I'm adding CSS, JavaScript, PHP, whatever, to my website because it's required to accomplish what I want. Not because my website must have all of that to be on par with what's whateverGPT is able to produce.

Building a CI pipeline which will automatically convert the linted markdown I'm pushing to a beautiful HTML blog post will surely be helpful to my technical growth.

But I know for sure that I won't have any motivation to do it without having written an actual post to share to the internet.

rozumem•2w ago
Reminded me of one of Paul Graham's maxims: "do things that don't scale"
MonkeyClub•2w ago
In the past 12 days, this has been posted 3 times:

https://hn.algolia.com/?q=https%3A%2F%2Fsusam.net%2Fwriting-...

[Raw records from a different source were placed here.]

===== src/rtl/bzmusic_pkg.sv =====
// Shared types and helpers for the buzzer music sequencer.
// A ROM word is {tone, dur}; the helpers slice it for any field widths up to 32 bits total.
package bzmusic_pkg;

  typedef enum logic [1:0] {IDLE, FETCH, PLAY, GAP} state_t;

  localparam int REST_CODE = 0;
  localparam int END_DUR   = 0;

  function automatic logic [31:0] word_tone(input logic [31:0] word, input int dur_w);
    return word >> dur_w;
  endfunction

  function automatic logic [31:0] word_dur(input logic [31:0] word, input int dur_w);
    return word & ((32'd1 << dur_w) - 32'd1);
  endfunction

endpackage


===== src/rtl/bzmusic_beat_cnt.sv =====
// Loadable beat/duration down-counter; term flags the last active cycle of a note.
module bzmusic_beat_cnt #(
  parameter int BEAT_W = 24,
  parameter int DUR_W  = 4
) (
  input  logic              clk,
  input  logic              rst,
  input  logic              clear,
  input  logic              load,
  input  logic              run,
  input  logic [BEAT_W-1:0] beat_len,
  input  logic [DUR_W-1:0]  dur,
  output logic              term
);

  logic [BEAT_W-1:0] beat_cnt;
  logic [DUR_W-1:0]  dur_cnt;

  assign term = run && (beat_cnt == '0) && (dur_cnt == DUR_W'(1));

  // beat_len is already clamped to at least 1 by the caller
  always_ff @(posedge clk) begin
    if (rst || clear) begin
      beat_cnt <= '0;
      dur_cnt  <= '0;
    end else if (load) begin
      beat_cnt <= beat_len - BEAT_W'(1);
      dur_cnt  <= dur;
    end else if (run) begin
      if (beat_cnt == '0) begin
        beat_cnt <= beat_len - BEAT_W'(1);
        dur_cnt  <= dur_cnt - DUR_W'(1);
      end else begin
        beat_cnt <= beat_cnt - BEAT_W'(1);
      end
    end
  end

endmodule


===== src/rtl/bzmusic_seq.sv =====
// Buzzer music sequencer: walks the note ROM between programmable bounds and drives tone/enable.
// All outputs are registered copies of the next-state decode, so they line up with the state.
module bzmusic_seq
  import bzmusic_pkg::*;
#(
  parameter int ADDR_W  = 8,
  parameter int TONE_W  = 6,
  parameter int DUR_W   = 4,
  parameter int BEAT_W  = 24,
  parameter int GAP_CYC = 16,
  parameter int ROM_LAT = 1
) (
  input  logic                    clk,
  input  logic                    rst,
  input  logic                    start,
  input  logic                    stop,
  input  logic                    pause,
  input  logic                    loop_en,
  input  logic [ADDR_W-1:0]       start_addr,
  input  logic [ADDR_W-1:0]       end_addr,
  input  logic [BEAT_W-1:0]       beat_len,
  output logic [ADDR_W-1:0]       rom_addr,
  input  logic [TONE_W+DUR_W-1:0] rom_data,
  output logic [TONE_W-1:0]       tone,
  output logic                    tone_en,
  output logic                    busy,
  output logic                    done,
  output logic [ADDR_W-1:0]       cur_addr
);

  localparam int GAP_W = (GAP_CYC > 1) ? $clog2(GAP_CYC) : 1;

  state_t            state, next_state;
  logic [ADDR_W-1:0] addr, addr_nxt, start_r, end_r, cur_addr_nxt;
  logic [BEAT_W-1:0] beat_r;
  logic [1:0]        fetch_cnt;
  logic [GAP_W-1:0]  gap_cnt;
  logic [TONE_W-1:0] cap_tone, tone_nxt;
  logic [DUR_W-1:0]  cap_dur;
  logic              capture, load, run, term, go_adv, go_end, song_done, tone_en_nxt;

  assign cap_tone = TONE_W'(word_tone(32'(rom_data), DUR_W));
  assign cap_dur  = DUR_W'(word_dur(32'(rom_data), DUR_W));
  assign capture  = (state == FETCH) && (fetch_cnt == 2'(ROM_LAT));
  assign load     = (state == FETCH) && (next_state == PLAY);
  assign run      = (state == PLAY) && !pause;

  bzmusic_beat_cnt #(.BEAT_W(BEAT_W), .DUR_W(DUR_W)) u_beat_cnt (
    .clk      (clk),
    .rst      (rst),
    .clear    (next_state == IDLE),
    .load     (load),
    .run      (run),
    .beat_len (beat_r),
    .dur      (cap_dur),
    .term     (term)
  );

  always_ff @(posedge clk) begin
    if (rst) begin
      state     <= IDLE;
      addr      <= '0;
      start_r   <= '0;
      end_r     <= '0;
      beat_r    <= '0;
      fetch_cnt <= '0;
      gap_cnt   <= '0;
    end else begin
      state <= next_state;
      addr  <= addr_nxt;
      if (state == IDLE && next_state == FETCH) begin
        start_r <= start_addr;
        end_r   <= end_addr;
        beat_r  <= (beat_len == '0) ? BEAT_W'(1) : beat_len;
      end
      fetch_cnt <= (state == FETCH && next_state == FETCH && !capture) ? fetch_cnt + 2'd1 : '0;
      if (state == GAP && next_state == GAP)
        gap_cnt <= pause ? gap_cnt : gap_cnt + GAP_W'(1);
      else
        gap_cnt <= '0;
    end
  end

  // Song end and the advance step are shared by FETCH, PLAY and GAP; stop overrides everything.
  always_comb begin
    next_state = state;
    addr_nxt   = addr;
    song_done  = 1'b0;
    go_adv     = 1'b0;
    go_end     = 1'b0;
    unique case (state)
      IDLE: if (start) begin
        next_state = FETCH;
        addr_nxt   = start_addr;
      end
      FETCH: if (capture) begin
        if (cap_dur == DUR_W'(END_DUR)) go_end = 1'b1;
        else                            next_state = PLAY;
      end
      PLAY: if (term) begin
        if (GAP_CYC == 0) go_adv = 1'b1;
        else              next_state = GAP;
      end
      GAP: if (!pause && gap_cnt == GAP_W'(GAP_CYC - 1)) go_adv = 1'b1;
      default: next_state = IDLE;
    endcase
    if (go_adv) begin
      if (addr == end_r) begin
        go_end = 1'b1;
      end else begin
        addr_nxt   = addr + ADDR_W'(1);
        next_state = FETCH;
      end
    end
    if (go_end) begin
      if (loop_en) begin
        addr_nxt   = start_r;
        next_state = FETCH;
      end else begin
        next_state = IDLE;
        song_done  = 1'b1;
      end
    end
    if (stop) begin
      next_state = IDLE;
      song_done  = 1'b0;
    end
    if (next_state == IDLE) addr_nxt = '0;
  end

  always_comb begin
    tone_nxt     = tone;
    cur_addr_nxt = cur_addr;
    tone_en_nxt  = 1'b0;
    if (next_state == IDLE) begin
      tone_nxt     = '0;
      cur_addr_nxt = '0;
    end else begin
      if (capture) tone_nxt = cap_tone;
      if (load) cur_addr_nxt = addr;
      tone_en_nxt = (next_state == PLAY) && !pause && (tone_nxt != TONE_W'(REST_CODE));
    end
  end

  always_ff @(posedge clk) begin
    if (rst) begin
      rom_addr <= '0;
      tone     <= '0;
      tone_en  <= 1'b0;
      busy     <= 1'b0;
      done     <= 1'b0;
      cur_addr <= '0;
    end else begin
      rom_addr <= addr_nxt;
      tone     <= tone_nxt;
      tone_en  <= tone_en_nxt;
      busy     <= (next_state != IDLE);
      done     <= song_done;
      cur_addr <= cur_addr_nxt;
    end
  end

endmodule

It's a nice piece, but come on, ease off a bit.

blenderob•2w ago
> It's a nice piece, but come on, ease off a bit.

I didn't repost it today. I think HN mods did that. If you see your search link, I posted only once 4 days ago. I think HN mods repost some posts.

Also check the FAQ - https://news.ycombinator.com/newsfaq.html

> Are reposts ok? If a story has not had significant attention in the last year or so, a small number of reposts is ok. Otherwise we bury reposts as duplicates.

macintux•2w ago
HN has a second chance queue for posts that the moderators feel deserve more attention than they received the first time around.
tajd•2w ago
I totally agree that the most important thing is to write more and curate our own parts of the internet.

I think a lot of these things become simpler as AI abstracts and commodifies the functionality and code required to develop and ship new functionality.

E.g. my blog uses Astro and I write react islands to help illustrate ideas that I I think are interesting - https://tom-dickson.com/blog/startup-viability-calculator/

macintux•2w ago
Where would we be had Knuth taken that approach?
svat•2w ago
Funny, but note that Knuth had already published three volumes of TAOCP and a second edition of Volume 1 (1968–1973), won a Turing Award for them (1974), and had the second edition of Volume 2 in galley proofs, and even then it was only a combination of two factors (the publishers moving away from hot-metal typesetting to phototypesetting with a decline in quality, and the emergence of digital typesetting that he felt more comfortable handling) that led him to take up the problem. And even then, he simply wrote down a design and left it to a couple of grad students to implement over the summer while he was gone, and it was only when he came back and saw their (limited) progress that he realized the problem was harder than two good Stanford grad students could handle, and decided to take it up himself. And even then he basically started in mid-1977 and was done in a year or so (TeX78 and MF79), and only when it became very popular and incompatible ports started cropping up that he decided to (re)write a “portable” TeX and METAFONT himself (1980–1982, ??–1984). And after that there was a constant stream of feature requests so he decided on an “exit strategy” and froze the programs. And continued to do research and publish papers on the side during the years he was working on TeX/MF “full-time”.

So yeah the moral I guess is, tooling may take longer than you expect, but you must at least be trying to get away from it and back to writing. :)

macintux•2w ago
Thanks for adding some sober reality.

And now for perhaps my favorite web page on the Internet: https://yakshav.es/the-patron-saint-of-yakshaves/

svat•2w ago
Yes I like that page too, and I guess I was responding to it from memory, more than to your comment :) There's an element of truth to it but also a misunderstanding, so the story can be told in both ways. Maybe I should write this up as a webpage/blog post.
macintux•2w ago
Yes, please!
amadeuspagel•2w ago
> If you truly dislike writing HTML, that is fine too. Write in Markdown, AsciiDoc or whatever plain text format you find pleasant and convert it to HTML using Pandoc or a similar tool.

I don't just dislike HTML, I dislike plaintext.